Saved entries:
File: src/rtl/alu_operand_issue.sv
// rtl/alu_operand_issue.sv - operand issue stage feeding the 32-bit OR/AND/XOR logic units
//
// Accepts rs1/rs2/imm/funct3 from decode over a valid/ready handshake. It selects
// operand b, decodes funct3 into a logic-op select, and presents registered a/b/op
// to the logic units. An output register (OUT) plus a skid register (SKID) keep the
// stage at one op per cycle under back-pressure. in_ready is a flop, so there is no
// combinational path from out_ready back to in_ready.
//
// Ports:
//   clk, rst          clock; asynchronous active-high reset
//   in_valid/in_ready upstream handshake (in_ready registered)
//   in_rs1, in_rs2    register operands
//   in_imm            sign-extended immediate
//   in_use_imm        1: b = in_imm, 0: b = in_rs2
//   in_funct3         RISC-V funct3
//   out_valid/out_ready  downstream handshake
//   a, b, op, illegal registered outputs (op: 00 none, 01 OR, 10 AND, 11 XOR)
//   issue_count       completed output handshakes, wraps

module alu_operand_issue #(
    parameter int WIDTH = 32,
    parameter int CNT_W = 16
) (
    input  logic             clk,
    input  logic             rst,
    input  logic             in_valid,
    output logic             in_ready,
    input  logic [WIDTH-1:0] in_rs1,
    input  logic [WIDTH-1:0] in_rs2,
    input  logic [WIDTH-1:0] in_imm,
    input  logic             in_use_imm,
    input  logic [2:0]       in_funct3,
    output logic             out_valid,
    input  logic             out_ready,
    output logic [WIDTH-1:0] a,
    output logic [WIDTH-1:0] b,
    output logic [1:0]       op,
    output logic             illegal,
    output logic [CNT_W-1:0] issue_count
);

    // Output register (OUT)
    logic             r_out_valid;
    logic [WIDTH-1:0] r_out_a;
    logic [WIDTH-1:0] r_out_b;
    logic [1:0]       r_out_op;
    logic             r_out_ill;

    // Skid register (SKID)
    logic             r_skid_valid;
    logic [WIDTH-1:0] r_skid_a;
    logic [WIDTH-1:0] r_skid_b;
    logic [1:0]       r_skid_op;
    logic             r_skid_ill;

    logic             r_in_ready;
    logic [CNT_W-1:0] r_count;

    logic             w_accept;
    logic             w_xfer;
    logic             w_out_free;
    logic [WIDTH-1:0] w_b;
    logic [1:0]       w_op;
    logic             w_ill;
    logic             w_skid_valid_next;

    assign w_accept   = in_valid && r_in_ready;
    assign w_xfer     = r_out_valid && out_ready;
    // OUT can take a new entry this edge if it is empty or its entry is leaving.
    assign w_out_free = !r_out_valid || w_xfer;
    assign w_b        = in_use_imm ? in_imm : in_rs2;

    always_comb begin
        w_op  = 2'b00;
        w_ill = 1'b0;
        case (in_funct3)
            3'b110:  w_op = 2'b01;
            3'b111:  w_op = 2'b10;
            3'b100:  w_op = 2'b11;
            default: w_ill = 1'b1;
        endcase
    end

    // SKID fills only when OUT is held; it drains whenever OUT frees up. An accept
    // never coincides with a valid SKID because in_ready is low in that state.
    always_comb begin
        w_skid_valid_next = r_skid_valid;
        if (w_out_free) begin
            w_skid_valid_next = 1'b0;
        end else if (w_accept) begin
            w_skid_valid_next = 1'b1;
        end
    end

    always_ff @(posedge clk or posedge rst) begin
        if (rst) begin
            r_out_valid  <= 1'b0;
            r_out_a      <= '0;
            r_out_b      <= '0;
            r_out_op     <= 2'b00;
            r_out_ill    <= 1'b0;
            r_skid_valid <= 1'b0;
            r_skid_a     <= '0;
            r_skid_b     <= '0;
            r_skid_op    <= 2'b00;
            r_skid_ill   <= 1'b0;
            r_in_ready   <= 1'b1;
            r_count      <= '0;
        end else begin
            r_skid_valid <= w_skid_valid_next;
            r_in_ready   <= !w_skid_valid_next;

            if (w_xfer) begin
                r_count <= r_count + 1'b1;
            end

            if (w_out_free) begin
                if (r_skid_valid) begin
                    r_out_valid <= 1'b1;
                    r_out_a     <= r_skid_a;
                    r_out_b     <= r_skid_b;
                    r_out_op    <= r_skid_op;
                    r_out_ill   <= r_skid_ill;
                end else if (w_accept) begin
                    r_out_valid <= 1'b1;
                    r_out_a     <= in_rs1;
                    r_out_b     <= w_b;
                    r_out_op    <= w_op;
                    r_out_ill   <= w_ill;
                end else begin
                    r_out_valid <= 1'b0;
                end
            end else if (w_accept) begin
                r_skid_a   <= in_rs1;
                r_skid_b   <= w_b;
                r_skid_op  <= w_op;
                r_skid_ill <= w_ill;
            end
        end
    end

    assign in_ready    = r_in_ready;
    assign out_valid   = r_out_valid;
    assign a           = r_out_a;
    assign b           = r_out_b;
    assign op          = r_out_op;
    assign illegal     = r_out_ill;
    assign issue_count = r_count;

endmodule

■ ASSIGNMENT
Lines with "input" in the records above: copy every one of them.

■ RESPONSE TO THE EXERCISE
    input  logic             clk,
    input  logic             rst,
    input  logic             in_valid,
    input  logic [WIDTH-1:0] in_rs1,
    input  logic [WIDTH-1:0] in_rs2,
    input  logic [WIDTH-1:0] in_imm,
    input  logic             in_use_imm,
    input  logic [2:0]       in_funct3,
    input  logic             out_ready,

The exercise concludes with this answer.